What the exercise asks: Can you return the records below exactly as they stand, but only from the first line through the one with "standard.sh (not shown)"?

Input material:
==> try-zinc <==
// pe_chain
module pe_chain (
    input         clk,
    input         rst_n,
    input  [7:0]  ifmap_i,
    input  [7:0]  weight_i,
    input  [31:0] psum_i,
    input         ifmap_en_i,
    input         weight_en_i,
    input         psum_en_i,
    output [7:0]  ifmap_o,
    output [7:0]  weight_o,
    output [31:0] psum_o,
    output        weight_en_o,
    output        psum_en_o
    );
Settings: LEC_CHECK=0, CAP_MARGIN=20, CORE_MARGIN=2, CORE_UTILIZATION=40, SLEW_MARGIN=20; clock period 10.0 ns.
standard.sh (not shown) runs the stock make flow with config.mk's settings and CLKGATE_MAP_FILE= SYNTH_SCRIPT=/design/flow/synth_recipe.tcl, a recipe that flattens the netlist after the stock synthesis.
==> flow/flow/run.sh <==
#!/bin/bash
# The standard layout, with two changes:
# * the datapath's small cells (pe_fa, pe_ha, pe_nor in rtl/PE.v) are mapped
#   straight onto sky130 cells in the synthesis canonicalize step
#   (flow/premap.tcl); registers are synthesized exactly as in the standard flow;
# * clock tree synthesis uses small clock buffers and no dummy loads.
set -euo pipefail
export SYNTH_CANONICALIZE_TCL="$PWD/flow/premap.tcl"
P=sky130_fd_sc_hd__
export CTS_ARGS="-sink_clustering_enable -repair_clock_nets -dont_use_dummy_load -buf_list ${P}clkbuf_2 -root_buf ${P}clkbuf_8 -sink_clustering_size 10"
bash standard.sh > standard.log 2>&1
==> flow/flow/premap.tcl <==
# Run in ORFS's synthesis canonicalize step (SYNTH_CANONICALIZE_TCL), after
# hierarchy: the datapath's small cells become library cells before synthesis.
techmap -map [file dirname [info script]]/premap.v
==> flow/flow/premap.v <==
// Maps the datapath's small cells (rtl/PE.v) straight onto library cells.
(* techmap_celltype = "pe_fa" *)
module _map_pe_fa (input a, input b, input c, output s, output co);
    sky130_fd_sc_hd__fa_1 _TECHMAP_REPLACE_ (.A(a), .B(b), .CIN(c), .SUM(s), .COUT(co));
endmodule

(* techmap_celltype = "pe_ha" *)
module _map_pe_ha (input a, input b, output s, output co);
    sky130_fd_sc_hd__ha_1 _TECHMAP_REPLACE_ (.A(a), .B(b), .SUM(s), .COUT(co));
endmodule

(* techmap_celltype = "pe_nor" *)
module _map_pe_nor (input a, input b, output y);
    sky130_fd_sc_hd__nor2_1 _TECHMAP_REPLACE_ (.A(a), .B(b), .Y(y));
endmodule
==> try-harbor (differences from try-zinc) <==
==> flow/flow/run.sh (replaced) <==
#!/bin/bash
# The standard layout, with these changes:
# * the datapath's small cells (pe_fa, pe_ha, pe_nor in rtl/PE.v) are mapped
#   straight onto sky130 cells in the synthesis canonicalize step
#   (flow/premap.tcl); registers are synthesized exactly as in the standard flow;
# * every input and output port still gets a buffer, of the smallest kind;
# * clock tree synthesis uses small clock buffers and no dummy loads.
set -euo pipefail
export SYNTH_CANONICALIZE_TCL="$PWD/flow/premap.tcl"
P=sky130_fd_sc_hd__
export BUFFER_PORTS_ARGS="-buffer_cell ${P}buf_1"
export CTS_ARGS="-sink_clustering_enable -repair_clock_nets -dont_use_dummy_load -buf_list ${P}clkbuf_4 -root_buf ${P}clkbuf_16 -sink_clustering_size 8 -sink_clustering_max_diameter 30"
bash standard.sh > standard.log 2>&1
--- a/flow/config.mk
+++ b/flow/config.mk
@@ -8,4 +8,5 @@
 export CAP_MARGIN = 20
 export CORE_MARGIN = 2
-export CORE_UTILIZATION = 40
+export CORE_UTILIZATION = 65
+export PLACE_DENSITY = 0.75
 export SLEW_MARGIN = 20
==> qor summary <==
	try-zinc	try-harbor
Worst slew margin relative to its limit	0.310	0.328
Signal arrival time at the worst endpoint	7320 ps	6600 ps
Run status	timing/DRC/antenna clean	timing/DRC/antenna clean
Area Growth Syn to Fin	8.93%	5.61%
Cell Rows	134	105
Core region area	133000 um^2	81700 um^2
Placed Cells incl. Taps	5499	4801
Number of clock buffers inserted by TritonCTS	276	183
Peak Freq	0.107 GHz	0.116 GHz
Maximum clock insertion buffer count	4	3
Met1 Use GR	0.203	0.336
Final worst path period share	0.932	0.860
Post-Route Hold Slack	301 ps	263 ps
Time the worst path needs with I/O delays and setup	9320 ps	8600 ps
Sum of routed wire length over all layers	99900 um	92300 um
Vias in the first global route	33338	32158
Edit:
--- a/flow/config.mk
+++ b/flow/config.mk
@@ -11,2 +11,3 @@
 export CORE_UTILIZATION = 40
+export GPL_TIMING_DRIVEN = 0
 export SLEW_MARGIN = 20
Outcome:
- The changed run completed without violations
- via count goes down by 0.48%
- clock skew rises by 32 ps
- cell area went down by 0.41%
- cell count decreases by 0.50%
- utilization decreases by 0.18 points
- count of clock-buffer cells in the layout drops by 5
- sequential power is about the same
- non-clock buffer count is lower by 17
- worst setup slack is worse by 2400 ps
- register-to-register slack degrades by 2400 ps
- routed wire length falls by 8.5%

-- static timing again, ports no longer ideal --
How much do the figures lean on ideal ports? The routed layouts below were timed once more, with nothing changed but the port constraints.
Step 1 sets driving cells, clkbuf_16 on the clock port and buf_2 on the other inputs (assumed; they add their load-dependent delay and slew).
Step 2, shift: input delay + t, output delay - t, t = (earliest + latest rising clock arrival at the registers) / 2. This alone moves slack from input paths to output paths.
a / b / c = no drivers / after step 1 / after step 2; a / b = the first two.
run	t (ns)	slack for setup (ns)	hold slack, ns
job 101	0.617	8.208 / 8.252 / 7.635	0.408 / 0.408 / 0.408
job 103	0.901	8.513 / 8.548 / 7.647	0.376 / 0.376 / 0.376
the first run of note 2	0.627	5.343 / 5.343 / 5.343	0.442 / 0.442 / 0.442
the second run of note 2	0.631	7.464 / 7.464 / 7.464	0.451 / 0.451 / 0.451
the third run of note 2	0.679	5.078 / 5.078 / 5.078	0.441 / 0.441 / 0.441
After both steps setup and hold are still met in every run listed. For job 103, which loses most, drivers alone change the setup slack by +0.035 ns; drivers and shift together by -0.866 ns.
Background: an optimization exercise with open tools, aiming at small area and a short achievable clock period. Do not read the settings as production practice.
No run shown here included a check of the RTL's function; only the layout flow was run.

## flow/design.v (module list and top-level ports; edited modules follow where they fit)
// module fpu_adder: 77 lines
// module pipelined_fpu_mul_eff: 85 lines
// module mant_mul24: 1939 lines
// module complex_multiplier: 31 lines
module complex_multiplier
(
	input clk, rst,
	input in_valid,
	input [31:0] x_real, x_imag, y_real, y_imag,
	output out_valid,
	output [31:0] xy_real, xy_imag
);
  // ...
==> flow/run.sh <==
#!/bin/bash
# synth_recipe.tcl (not shown) runs the flow's synth.tcl, then flattens the netlist and writes it again
# the make line also repeats each setting of config.mk as NAME=value (left out here)
make -C /OpenROAD-flow-scripts/flow DESIGN_CONFIG=/design/flow/config.mk WORK_HOME=/design/flow/orfs CLKGATE_MAP_FILE= SYNTH_SCRIPT=/design/flow/synth_recipe.tcl finish
==> flow/config.mk <==
export PLATFORM = sky130hd
export DESIGN_NAME = complex_multiplier
export DESIGN_NICKNAME = complex_multiplier
export VERILOG_FILES = /design/flow/design.v
export SDC_FILE = /design/flow/constraint.sdc
export NUM_CORES = 8
export LEC_CHECK = 0
export ABC_AREA = 1
export CAP_MARGIN = 20
export CORE_MARGIN = 2
export CORE_UTILIZATION = 40
export SLEW_MARGIN = 20
==> flow/constraint.sdc <==
create_clock -name core_clock -period 21.0 [get_ports {clk}]
set_input_delay 4.2000 -clock core_clock [delete_from_list [all_inputs] [get_ports {clk}]]
set_output_delay 4.2000 -clock core_clock [all_outputs]
set_load 0.01 [all_outputs]
==> qor.csv, run 1 <==
metric,value,unit
status,timing/DRC/antenna clean,
Core Rows,204,
number of flops mapped to enable cells by yosys,0,
detailed-placement wirelength estimate,413000,µm
Non-clock buffer share,3.25,%
DRT met1 WL,223000,µm
simple-gate area share of the yosys netlist,20.5,%
DIE HEIGHT,560,µm
Synth Area in Compound Gates,18.2,%
Yosys reg bits,679,
FF+latch area,13600,µm²
vias in the first global route,120000,
largest family of logic cells by synthesized area,adder cells,
Vias/cell,5.84,
Min-Delay Endpoint,valid_pipe[4],
CP required,21.74,ns
clk_buf instances,121,
multi-input logic area,95200,µm²
syn nets,19900,
Final ANT Viol Nets,0,
Hold Startpoint,valid_pipe[3],
max_cap viols,0,
Final Hold Viols,0,
==> run 2: changes to the inputs <==
--- a/flow/config.mk
+++ b/flow/config.mk
@@ -6,5 +6,5 @@
 export NUM_CORES = 8
 export LEC_CHECK = 0
-export ABC_AREA = 1
+export ABC_AREA = 0
 export CAP_MARGIN = 20
 export CORE_MARGIN = 2
==> run 2 against run 1 <==
Net effect:
- still clean on timing, DRC and antenna
- maximum frequency fell by 18%
- non-clock buffer count up 155
- design area grew 17%
- clock skew fell by 0.035 ns
- synthesized area rose by 20%
- global-route usage increased by 2.5 points
- setup slack got worse by 2.0 ns
- register-to-register slack lost 2.0 ns
- die area grew 20%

Answer space:
==> try-zinc <==
// pe_chain
module pe_chain (
    input         clk,
    input         rst_n,
    input  [7:0]  ifmap_i,
    input  [7:0]  weight_i,
    input  [31:0] psum_i,
    input         ifmap_en_i,
    input         weight_en_i,
    input         psum_en_i,
    output [7:0]  ifmap_o,
    output [7:0]  weight_o,
    output [31:0] psum_o,
    output        weight_en_o,
    output        psum_en_o
    );
Settings: LEC_CHECK=0, CAP_MARGIN=20, CORE_MARGIN=2, CORE_UTILIZATION=40, SLEW_MARGIN=20; clock period 10.0 ns.
standard.sh (not shown) runs the stock make flow with config.mk's settings and CLKGATE_MAP_FILE= SYNTH_SCRIPT=/design/flow/synth_recipe.tcl, a recipe that flattens the netlist after the stock synthesis.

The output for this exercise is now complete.